La ricorrente sostiene che la presenza di altre figure parentali (le sorelle del proprio padre) sarebbe emersa sin dal primo grado e si duole che non sia stata oggetto di adeguato approfondimento.

6.2. Il motivo è fondato e va accolto.

6.3. Come questa Corte ha già affermato “In tema di dichiarazione dello stato di adottabilità di un minore, ove i genitori siano considerati privi della capacità genitoriale, la natura personalissima dei diritti coinvolti e il principio secondo cui l’adozione ultrafamiliare costituisce rextrema ratio” impongono di valutare anche le figure vicariali dei parenti più stretti, che abbiano rapporti significativi con il bambino e si siano resi disponibili alla sua cura ed educazione. Tale valutazione richiede che un giudizio negativo su di essi possa essere formulato solo attraverso la considerazione di dati oggettivi, quali le osservazioni dei servizi sociali che hanno monitorato l’ambito familiare o eventualmente il parere di un consulente tecnico.” (Cass. n. 3915 del 16/02/2018, n. 7559/2018), di guisa che la manifestazione di disponibilità, anche ove sopravvenuta nel corso della procedura di adottabilità non può, per ciò solo, essere disattesa e la valutazione circa la sussistenza di rapporti significativi con il bambino e la idoneità ad assolvere compiti vicariali deve essere adeguatamente ponderata sulla scorta di concrete ed oggettive emergenze: nel caso di specie la questione è stata, invece, risolta in modo sommario e la Corte di appello è venuta meno al dovere di accertare l’idoneità di altri familiari a prendersi cura del minore, nel prevalente interesse del medesimo, sancito dalle norme violate, poichè si è limitata a dare conto dell’esistenza di altri parenti (le sorelle del nonno paterno) e del fatto che la G. aveva sollecitato una CTU “tesa a valutare l’adeguatezza di tale di tale soluzione alternativa”, ma non ha dato corso al necessario approfondimento.

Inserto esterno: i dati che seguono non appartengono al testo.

<file path="src/rtl/regfile_alu_sequencer_pkg.sv">
// Shared definitions for the register-file/ALU sequencer: instruction layout,
// instruction kinds and FSM state encoding.
package regfile_alu_sequencer_pkg;

   localparam int INSTR_W = 14;

   // Instruction field bit positions
   localparam int KIND_BIT = 13;
   localparam int OPER_HI  = 12;
   localparam int OPER_LO  = 10;
   localparam int RS1_HI   = 9;
   localparam int RS1_LO   = 8;
   localparam int RS2_HI   = 7;
   localparam int RS2_LO   = 6;
   localparam int RD_HI    = 5;
   localparam int RD_LO    = 4;
   localparam int IMM_HI   = 3;
   localparam int IMM_LO   = 0;

   localparam logic KIND_ALU  = 1'b0;
   localparam logic KIND_LOAD = 1'b1;

   typedef enum logic [1:0] {
      ST_IDLE = 2'd0,
      ST_READ = 2'd1,
      ST_EXEC = 2'd2,
      ST_WB   = 2'd3
   } state_t;

   typedef struct packed {
      logic       kind;
      logic [2:0] oper;
      logic [1:0] rs1;
      logic [1:0] rs2;
      logic [1:0] rd;
      logic [3:0] imm;
   } instr_f_t;

endpackage

</file>
<file path="src/rtl/regfile_alu_sequencer_instr_decode.sv">
// Splits the latched instruction word into its named fields.
module instr_decode
   import regfile_alu_sequencer_pkg::*;
(
   input  logic [INSTR_W-1:0] ir,
   output instr_f_t           f
);

   // Pure field extraction, no logic
   always_comb begin
      f      = '0;
      f.kind = ir[KIND_BIT];
      f.oper = ir[OPER_HI:OPER_LO];
      f.rs1  = ir[RS1_HI:RS1_LO];
      f.rs2  = ir[RS2_HI:RS2_LO];
      f.rd   = ir[RD_HI:RD_LO];
      f.imm  = ir[IMM_HI:IMM_LO];
   end

endmodule

</file>
<file path="src/rtl/regfile_alu_sequencer.sv">
// Sequencer driving a register file and ALU: LOAD writes an immediate,
// ALU instructions read two operands, execute and write back the result.
module regfile_alu_sequencer
   import regfile_alu_sequencer_pkg::*;
(
   input  logic               clk,
   input  logic               reset,
   input  logic [INSTR_W-1:0] instr_in,
   input  logic               instr_valid,
   output logic               instr_ready,
   output logic [1:0]         rd1,
   output logic [1:0]         rd2,
   output logic [1:0]         wr,
   output logic [2:0]         oper,
   output logic               src_sel,
   output logic               reg_we,
   output logic [3:0]         data_out,
   input  logic               carry_in,
   output logic               carry_flag,
   output logic               busy,
   output logic               done,
   output logic [7:0]         retire_cnt
);

   state_t             state, state_nxt;
   logic [INSTR_W-1:0] ir;
   instr_f_t           f;
   logic               hs;

   instr_decode u_dec (
      .ir (ir),
      .f  (f)
   );

   // Handshake only depends on state, so instr_ready has no path from instr_in
   assign hs = instr_valid && (state == ST_IDLE);

   // State register
   always_ff @(posedge clk) begin
      if (reset) state <= ST_IDLE;
      else       state <= state_nxt;
   end

   // Next state and decoded datapath controls
   always_comb begin
      state_nxt   = state;
      instr_ready = 1'b0;
      busy        = 1'b1;
      rd1         = '0;
      rd2         = '0;
      wr          = '0;
      oper        = '0;
      src_sel     = 1'b0;
      reg_we      = 1'b0;
      data_out    = '0;
      case (state)
         ST_IDLE: begin
            instr_ready = 1'b1;
            busy        = 1'b0;
            if (instr_valid)
               state_nxt = (instr_in[KIND_BIT] == KIND_LOAD) ? ST_WB : ST_READ;
         end
         ST_READ, ST_EXEC: begin
            rd1       = f.rs1;
            rd2       = f.rs2;
            oper      = f.oper;
            state_nxt = (state == ST_READ) ? ST_EXEC : ST_WB;
         end
         ST_WB: begin
            wr        = f.rd;
            reg_we    = 1'b1;
            state_nxt = ST_IDLE;
            if (f.kind == KIND_LOAD) begin
               src_sel  = 1'b1;
               data_out = f.imm;
            end else begin
               // Keep operands and op steady so the ALU result is stable at the write edge
               rd1  = f.rs1;
               rd2  = f.rs2;
               oper = f.oper;
            end
         end
         default: state_nxt = ST_IDLE;
      endcase
   end

   // Instruction register: loaded only on handshake
   always_ff @(posedge clk) begin
      if (reset)   ir <= '0;
      else if (hs) ir <= instr_in;
   end

   // Carry flag: captured on the edge leaving EXEC; LOAD never reaches EXEC
   always_ff @(posedge clk) begin
      if (reset)                  carry_flag <= 1'b0;
      else if (state == ST_EXEC)  carry_flag <= carry_in;
   end

   // Retire pulse and counter, both stepped on the edge leaving WB
   always_ff @(posedge clk) begin
      if (reset) begin
         done       <= 1'b0;
         retire_cnt <= '0;
      end else begin
         done <= (state == ST_WB);
         if (state == ST_WB) retire_cnt <= retire_cnt + 8'd1;
      end
   end

endmodule

</file>
<file path="config.mk">
export PLATFORM = sky130hd
export DESIGN_NAME = regfile_alu_sequencer
export DESIGN_NICKNAME = d
export VERILOG_FILES = /design/src/rtl/regfile_alu_sequencer_pkg.sv /design/src/rtl/regfile_alu_sequencer_instr_decode.sv /design/src/rtl/regfile_alu_sequencer.sv
export SDC_FILE = /design/constraint.sdc
export NUM_CORES = 1
export LEC_CHECK = 0
export ABC_AREA = 0
export CAP_MARGIN = 20
export CORE_UTILIZATION = 40
export CTS_BUF_LIST = sky130_fd_sc_hd__clkbuf_8
export CTS_CLUSTER_SIZE = 25
export DETAILED_ROUTE_END_ITERATION = 10
export PLACE_DENSITY = 0.84
export SYNTH_ARGS = -nofsm -noshare
export SYNTH_HDL_FRONTEND = slang
export SYNTH_HIERARCHICAL = 1
export SYNTH_SLANG_ARGS = --single-unit
</file>
<file path="constraint.sdc">
create_clock -name clk -period 1.8 [get_ports clk]
set_clock_uncertainty 0.1 [all_clocks]
set_input_delay 0.36 -clock clk [delete_from_list [all_inputs] [get_ports clk]]
set_output_delay 0.36 -clock clk [all_outputs]
set_load 0.005 [all_outputs]
</file>
==> results.py <==
metrics = {
    "synthesis": {
        "netlist_instances": 148,
        "ys_seq_area_share_pct": 42.8,
        "avgSynthCellArea_sq_um": 8.22,
        "synthArstFlopShare_pct": 0,
        "yosys-top-cells-area": "dfxtp_1 43%, nand2_1 9.9%, buf_4 8.6%",
        "synth_area_sq_um": 1220,
        "syn_nets": 171,
        "synth_ff_type": "dfxtp_1",
        "yosysUniqueCellTypes": 21,
        "netlist.area_leader.share_pct": 42.8,
        "synth-seq-cells": 26,
        "synth_most_common_cell": "nand2_1",
        "synth_top_cells_by_count": "32 x nand2_1, 26 x dfxtp_1, 17 x a21oi_1",
        "yosys.area.top_type": "dfxtp_1",
        "synth_warnings": 6,
        "synth-edff-count": 0,
    },
    "clock_network": {
        "path_clk_slew_ps": 90,
        "cts.sinks": 26,
        "cts_buffer_depth": 2,
        "root_buffer": "clkbuf_8",
        "tritoncts": "done",
        "insertion_delay_ps": 270,
        "postCtsHoldBufs": 0,
        "htreeDepth": 1,
        "cts_buffers": 3,
    },
    "global_route": {
        "grt_pass1_wl_um": 4960,
        "grt_max_degree": 27,
        "gr-total-overflow": 0,
        "grt_pass1_vias": 1141,
        "grt_antenna_before_repair": 0,
        "grt_usage_pct": 19.5,
    },
    "placement": {
        "io_buffers": 44,
        "place_area_sq_um": 1640,
        "dp_slack_ps": -284,
        "dp_hpwl_um": 1960,
        "place_congestion": 0.834,
    },
    "routing": {
        "wire_per_inst_um": 13.3,
        "wirelength_um": 2990,
        "vias": 1105,
        "firstDrtPassIters": 7,
        "drc": 8,
        "drt_iter0_drc": 21,
        "via_per_inst": 4.93,
        "ant_nets": 0,
    },
    "power": {
        "powerDensity_nw_per_um2": 1170,
        "design_power_total_mw": 2.14,
        "p_leak_nw": 0.772,
        "irDropWorstVdd_mv": 0.542,
    },
    "floorplanning": {
        "initial_core_util_pct": 43.0,
        "fp.dieArea_sq_um": 3260,
        "dieHeight_um": 57.1,
        "coreArea_sq_um": 2830,
        "die_w_um": 57.1,
        "io_pins": 45,
        "rows": 19,
    },
    "sta": {
        "rsz0062_at_grt": "yes",
        "finalHoldViolCount": 0,
        "final.min_clock_period_ps": 1970,
        "fin_hold_ws_ps": 360,
        "slew_headroom_pct": 68.4,
        "fin_ws_ps": -174,
        "max_freq_ghz": 0.507,
        "slew_violations": 0,
        "finalSetupViolations": 7,
        "finalCritPeriodShare_pct": 110,
        "tightest_slew_ps": 473,
    },
    "critical_path": {
        "rrSetupSlack_ps": 30,
        "cp.depth": 6,
        "end_kind": "output pin",
        "crit_chain": "inv_4 -> ha_4 -> o21a_4 -> buf_6 -> and2_4 -> buf_6",
        "worstSetupPathType": "reg -> out",
        "required_ps": 1340,
        "r2r_cells": 8,
        "cp_data_arrival_time_ps": 1510,
        "critPathLaunchType": "flip-flop",
        "crit_path_frequent_cell": "buf_6",
        "slowest_delay_ps": 390,
        "critical_path_peak_fanout": 5,
        "slowest_stage": "dfxtp_4",
        "path_buf_inv": 3,
        "critical-path-top-delay-family": "flip-flops",
    },
    "finish": {
        "nets": 217,
        "diodes": 0,
        "drive_gt1_share_pct": 26.9,
        "final_area_sq_um": 1820,
        "fill_cells": 237,
        "area_delta_synth_final_pct": 49.6,
    },
    "outcome": {
        "violations": "design-rule violations, negative setup slack",
        "status": "complete, but fails checks",
    },
    "hold_path": {
        "hp-class": "reg -> reg",
        "whs_path_depth": 2,
    },
    "run": {
        "maxCapViolCount": 0,
    },
}
registers in the layout, summed over array words and instances (netlist names):
register,flops
done,1
state,2
retire_cnt,8
ir,14
carry_flag,1
where the power goes:
group | switching (mW) | total (mW) | internal [mW]
logic | 0.387 | 0.900 | 0.513
clock network | 0.181 | 0.479 | 0.297
registers | 0.0797 | 0.758 | 0.678
total | 0.648 | 2.14 | 1.49
worst min-delay path: stages, from the launching register on:
cell and delay [ps]:
dfxtp_1 320, nand2_1 50, a21oi_1 50
worst paths after layout:
path,from,endpoint
max reg2reg,state[1],retire_cnt[6]
max,state[0],rd2[0]
min reg2reg,ir[6],ir[6]
min,ir[6],ir[6]
cells in the final DEF, fill, tap and decap left out, types with 2 or more instances in the layout:
master / instances
dfxtp_4: 2
clkdlybuf4s50_1: 27
nand4_1: 2
dlygate4sd2_1: 2
mux2i_1: 3
a21oi_1: 16
buf_4: 12
or3_1: 2
and3_1: 4
a211oi_1: 2
and2_4: 4
dfxtp_1: 24
buf_6: 8
clkbuf_2: 9
nand2_1: 32
inv_4: 2
buf_2: 2
nor2_1: 9
clkbuf_8: 3
ha_1: 3
xor2_1: 3
and2_1: 7
ha_4: 2
o21ai_0: 2
cell families after synthesis:
family | share of synthesized area (%)
AO/OA/AOI/OAI | 10.1
flip-flops | 42.8
adder cells (fa/ha/maj) | 5.14
AND/OR/NAND/NOR | 25.0
buffers and inverters | 11.6
XOR/XNOR | 2.88
multiplexers | 2.47
per-stage QoR:
step | utilization [%] | TNS, ps | cells
final | 64.3 | -947 | 224
after global routing | 64.3 | -1400 | 224
after CTS | 63.0 | -1080 | 220
after detailed placement | 57.9 | -2040 | 211
after global placement | 57.9 | -1470 | 211
after floorplan | - | 0 | 148
repair_timing:
item | CTS | global route
endpoints found under the setup margin | 17 | 17
pin swaps | 6 | 7
endpoints found under the hold margin | 0 | 0
setup buffers | 5 | 4
gates resized for setup | 59 | 26
metal layers:
metal	up-vias	part of all wire, %	wire length (um)	global-route usage, %
met3	2	4.7	141	2.95
met1	522	41	1220	20.4
li1	557	-	-	-
met5	-	0	0	0
met2	24	54	1620	39.2
met4	0	0.30	9	6.27
cell type report:
cell class / count / area, sq um / area share, %
sequential: 26 / 528 / 29.0
multi-input combinational: 99 / 622 / 34.2
clock inverter: 1 / 30.0 / 1.65
timing repair buffer: 61 / 543 / 29.8
tap: 31 / 38.8 / 2.13
clock buffer: 3 / 41.3 / 2.27
inverter: 3 / 16.3 / 0.894
(Power assumes the default switching activity.)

7.1. In conclusione vanno accolti i motivi terzo e sesto, nei limiti precisati, inammissibili i motivi primo, secondo e quinto, infondato il quarto motivo. La sentenza impugnata va cassata nei limiti dei motivi accolti e rinviata alla Corte di appello dell’Aquila in diversa composizione per il riesame e la liquidazione delle spese.

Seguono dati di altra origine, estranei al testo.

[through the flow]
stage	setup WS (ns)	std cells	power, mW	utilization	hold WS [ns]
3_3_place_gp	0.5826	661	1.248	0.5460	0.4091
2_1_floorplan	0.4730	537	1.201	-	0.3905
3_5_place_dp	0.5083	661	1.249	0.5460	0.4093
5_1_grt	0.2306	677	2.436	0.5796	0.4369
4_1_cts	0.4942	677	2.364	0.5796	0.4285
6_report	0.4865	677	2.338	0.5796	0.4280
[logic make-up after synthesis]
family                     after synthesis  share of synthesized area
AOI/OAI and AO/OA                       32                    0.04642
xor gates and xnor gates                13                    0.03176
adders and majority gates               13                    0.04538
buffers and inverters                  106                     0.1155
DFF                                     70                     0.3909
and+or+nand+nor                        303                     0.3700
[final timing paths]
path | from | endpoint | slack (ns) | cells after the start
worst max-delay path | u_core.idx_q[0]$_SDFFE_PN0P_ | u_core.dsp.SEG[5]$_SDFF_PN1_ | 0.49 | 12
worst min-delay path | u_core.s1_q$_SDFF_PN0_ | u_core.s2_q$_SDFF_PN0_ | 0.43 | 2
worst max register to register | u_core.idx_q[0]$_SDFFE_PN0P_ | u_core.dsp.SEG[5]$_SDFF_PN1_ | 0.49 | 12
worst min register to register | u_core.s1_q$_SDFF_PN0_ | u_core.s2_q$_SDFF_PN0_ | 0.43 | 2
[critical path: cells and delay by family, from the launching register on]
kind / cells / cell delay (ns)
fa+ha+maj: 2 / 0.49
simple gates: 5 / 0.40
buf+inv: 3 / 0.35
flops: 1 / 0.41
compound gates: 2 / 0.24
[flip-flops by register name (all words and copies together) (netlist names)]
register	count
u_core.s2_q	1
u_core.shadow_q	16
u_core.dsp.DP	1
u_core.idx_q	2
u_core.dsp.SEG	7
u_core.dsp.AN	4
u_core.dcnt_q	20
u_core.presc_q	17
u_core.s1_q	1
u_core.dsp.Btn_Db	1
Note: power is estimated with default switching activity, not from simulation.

Va disposto che in caso di diffusione della presente sentenza siano omesse le generalità delle parti e dei soggetti in essa menzionati, a norma del D.Lgs. n. 30 giugno 2003 n. 196, art. 52.

P.Q.M.

Accoglie i motivi terzo e sesto, nei limiti di cui in motivazione, inammissibili i motivi primo, secondo e quinto, infondato il quarto motivo; cassa la sentenza impugnata nei limiti di cui in motivazione e rinvia alla Corte di appello dell’Aquila in diversa composizione anche per le spese;

Dispone che in caso di diffusione della presente sentenza siano omesse le generalità delle parti e dei soggetti in essa menzionati, a norma del D.Lgs. n. 30 giugno 2003 n. 196, art. 52.

Così deciso in Roma, il 5 aprile 2019.